Simulated radiocarbon cycle revisited by considering the bipolar seesaw and benthic 14C data

Carbon cycle models used to calculate the marine reservoir age of the non-polar surface ocean (called Marine20) out of IntCal20, the compilation of atmospheric ${\Delta }^{14}$C, have so far neglected a key aspect of the millennial-scale variability connected with the thermal bipolar seesaw: changes in the strength of the Atlantic meridional overturning circulation (AMOC) related to Dansgaard/Oeschger and Heinrich events. Here we implement such AMOC changes in the carbon cycle box model BICYCLE-SE to investigate how model performance over the last 55 kyr is affected, in particular with respect to available ¹⁴C and CO₂ data. Constraints from deep ocean ¹⁴C data suggest that the AMOC in the model during Heinrich stadial 1 needs to be highly reduced or even completely shutdown. Ocean circulation and sea ice coverage combined are the processes that almost completely explain the simulated changes in deep ocean ¹⁴C age, and these are also responsible for a glacial drawdown of ∼60 ppm of atmospheric CO₂. We find that the implementation of abrupt reductions in AMOC during Greenland stadials in the model setup that was previously used for the calculation of Marine20 leads to differences of less than ±100 ¹⁴C yrs.

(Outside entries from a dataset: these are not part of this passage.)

### src/rtl/ffg_pipe.sv
module ffg_pipe #(
  parameter int WIDTH  = 1,
  parameter int STAGES = 2
) (
  input  logic                          clk,
  input  logic                          rst,
  input  logic [WIDTH-1:0]              rst_val,
  input  logic [WIDTH-1:0]              d,
  output logic [STAGES-1:0][WIDTH-1:0]  taps
);

  logic [WIDTH-1:0] stage_q [STAGES];

  always_ff @(posedge clk) begin
    if (rst) begin
      for (int i = 0; i < STAGES; i++) stage_q[i] <= rst_val;
    end else begin
      stage_q[0] <= d;
      for (int i = 1; i < STAGES; i++) stage_q[i] <= stage_q[i-1];
    end
  end

  for (genvar g = 0; g < STAGES; g++) begin : g_tap
    assign taps[g] = stage_q[g];
  end

endmodule

### src/rtl/fifo_flag_gen.sv
module fifo_flag_gen
  import fifo_flag_pkg::*;
#(
  parameter  int DEPTH          = 1024,
  parameter  int FI_STAGES      = 2,
  parameter  int EO_STD_STAGES  = 2,
  parameter  int EO_FALL_STAGES = 3,
  localparam int CNT_W          = $clog2(DEPTH + 2),
  localparam int OFS_W          = $clog2(DEPTH)
) (
  input  logic              clk,
  input  logic              rst_all,
  input  logic              rst_part,
  input  logic              mode_sel_i,
  input  logic [CNT_W-1:0]  level_i,
  input  logic [OFS_W-1:0]  empty_ofs_i,
  input  logic [OFS_W-1:0]  full_ofs_i,
  output logic              fi_o,
  output logic              eo_o,
  output logic              half_n_o,
  output logic              aempty_n_o,
  output logic              afull_n_o
);

  localparam int EO_MAX = (EO_FALL_STAGES > EO_STD_STAGES) ? EO_FALL_STAGES : EO_STD_STAGES;

  mode_e  mode_q;
  mode_e  rst_mode;
  logic   rst_any;
  flags_t raw;
  flags_t idle;

  logic [0:0][2:0]        lvl_taps;
  logic [FI_STAGES-1:0]   fi_taps;
  logic [EO_MAX-1:0]      eo_taps;

  always_ff @(posedge clk) begin
    if (rst_all) mode_q <= mode_e'(mode_sel_i);
  end

  assign rst_any  = rst_all | rst_part;
  assign rst_mode = rst_all ? mode_e'(mode_sel_i) : mode_q;
  assign idle     = idle_flags(rst_mode);

  ffg_thresh #(.DEPTH(DEPTH), .CNT_W(CNT_W), .OFS_W(OFS_W)) u_thresh (
    .mode_i  (mode_q),
    .level_i (level_i),
    .eofs_i  (empty_ofs_i),
    .fofs_i  (full_ofs_i),
    .raw_o   (raw)
  );

  ffg_pipe #(.WIDTH(3), .STAGES(1)) u_lvl_pipe (
    .clk     (clk),
    .rst     (rst_any),
    .rst_val ({idle.half_n, idle.aempty_n, idle.afull_n}),
    .d       ({raw.half_n, raw.aempty_n, raw.afull_n}),
    .taps    (lvl_taps)
  );

  ffg_pipe #(.WIDTH(1), .STAGES(FI_STAGES)) u_fi_pipe (
    .clk     (clk),
    .rst     (rst_any),
    .rst_val (idle.fi),
    .d       (raw.fi),
    .taps    (fi_taps)
  );

  ffg_pipe #(.WIDTH(1), .STAGES(EO_MAX)) u_eo_pipe (
    .clk     (clk),
    .rst     (rst_any),
    .rst_val (idle.eo),
    .d       (raw.eo),
    .taps    (eo_taps)
  );

  assign half_n_o   = lvl_taps[0][2];
  assign aempty_n_o = lvl_taps[0][1];
  assign afull_n_o  = lvl_taps[0][0];
  assign fi_o       = fi_taps[FI_STAGES-1];
  assign eo_o       = (mode_q == MODE_FALL) ? eo_taps[EO_FALL_STAGES-1]
                                            : eo_taps[EO_STD_STAGES-1];

endmodule
$ cat src/rtl/nvs_lock_timer.sv
module nvs_lock_timer #(
  parameter int LOCK_CYC = 54000
) (
  input  logic clk,
  input  logic rst_n,
  input  logic restart,
  output logic locked
);
  localparam int LW = (LOCK_CYC < 1) ? 1 : $clog2(LOCK_CYC + 1);

  logic [LW-1:0] cnt_q;

  always_ff @(posedge clk or negedge rst_n) begin
    if (!rst_n)              cnt_q <= LW'(LOCK_CYC);
    else if (restart)        cnt_q <= LW'(LOCK_CYC);
    else if (cnt_q != '0)    cnt_q <= cnt_q - 1'b1;
  end

  assign locked = (cnt_q != '0);

  // once the window has closed it stays closed until a restart
  a_r5_lock_stays_open: assert property (@(posedge clk) disable iff (!rst_n)
    (!restart && !locked) |=> !locked);

endmodule

$ cat src/rtl/nvs_step_timer.sv
module nvs_step_timer #(
  parameter int CW = 8
) (
  input  logic          clk,
  input  logic          rst_n,
  input  logic          start,
  input  logic [CW-1:0] len,
  output logic          expire
);
  logic [CW-1:0] cnt_q;

  always_ff @(posedge clk or negedge rst_n) begin
    if (!rst_n)             cnt_q <= '0;
    else if (start)         cnt_q <= len - 1'b1;
    else if (cnt_q != '0)   cnt_q <= cnt_q - 1'b1;
  end

  assign expire = (cnt_q == '0);

  // an expired slot stays expired until restarted
  a_r3_expire_holds: assert property (@(posedge clk) disable iff (!rst_n)
    (!start && expire) |=> expire);

endmodule

$ cat src/rtl/nvs_cmd_check.sv
module nvs_cmd_check
  import nvs_pkg::*;
#(
  parameter int NCH   = 2,
  parameter int NUSER = 12,
  parameter int WW    = 8,
  parameter int DW    = 8,
  parameter int AW    = 4,
  parameter int IW    = 4
) (
  input  logic            cmd_valid,
  input  logic [2:0]      cmd_op,
  input  logic [IW-1:0]   cmd_idx,
  input  logic [DW-1:0]   cmd_data,
  input  logic [NCH*WW-1:0] wiper_in,
  input  logic            idle,
  input  logic            locked,
  input  logic            wp_n,
  output nvs_kind_e       kind,
  output logic [AW-1:0]   addr,
  output logic [DW-1:0]   wdata,
  output logic            busy_hit
);
  logic [WW-1:0] wip [NCH];
  logic [WW-1:0] sel_w;
  nvs_op_e       op;
  logic          active, wr_ok, ch_ok, user_ok;

  for (genvar g = 0; g < NCH; g++) begin : g_unpack
    assign wip[g] = wiper_in[g*WW +: WW];
  end

  always_comb begin
    sel_w = '0;
    for (int k = 0; k < NCH; k++) begin
      if (int'(cmd_idx) == k) sel_w = wip[k];
    end
  end

  assign op       = nvs_op_e'(cmd_op);
  assign active   = cmd_valid && (op != OP_NOP) && (op != OP_SPARE);
  assign busy_hit = active && !idle;
  assign wr_ok    = wp_n && !locked;
  assign ch_ok    = int'(cmd_idx) < NCH;
  assign user_ok  = int'(cmd_idx) < NUSER;

  always_comb begin
    kind  = K_NONE;
    addr  = '0;
    wdata = '0;
    if (active && idle) begin
      case (op)
        OP_RESTORE: kind = K_RESTORE;
        OP_RESET:   kind = K_RESET;
        OP_STORE: begin
          if (ch_ok && wr_ok) begin
            kind  = K_WRITE;
            addr  = AW'(cmd_idx);
            wdata = DW'(sel_w);
          end else begin
            kind = K_DENY;
          end
        end
        OP_UWR: begin
          if (user_ok && wr_ok) begin
            kind  = K_WRITE;
            addr  = AW'(user_slot(NCH, int'(cmd_idx)));
            wdata = cmd_data;
          end else begin
            kind = K_DENY;
          end
        end
        OP_URD: begin
          if (user_ok) begin
            kind = K_READ;
            addr = AW'(user_slot(NCH, int'(cmd_idx)));
          end else begin
            kind = K_DENY;
          end
        end
        OP_TOL: begin
          kind = K_READ;
          addr = AW'(tol_slot(NCH, NUSER));
        end
        default: kind = K_NONE;
      endcase
    end
  end

endmodule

The representation of AMOC changes therefore appears to be of minor importance for deriving non-polar mean ocean radiocarbon calibration products such as Marine20, where atmospheric carbon cycle variables are forced by reconstructions. However, simulated atmospheric CO₂ exhibits minima during AMOC reductions in Heinrich stadials, in disagreement with ice core data. This mismatch supports previous suggestions that millennial-scale changes in CO₂ were probably not driven directly by the AMOC, but rather by biological and physical processes in the Southern Ocean and by contributions from variable land carbon storage.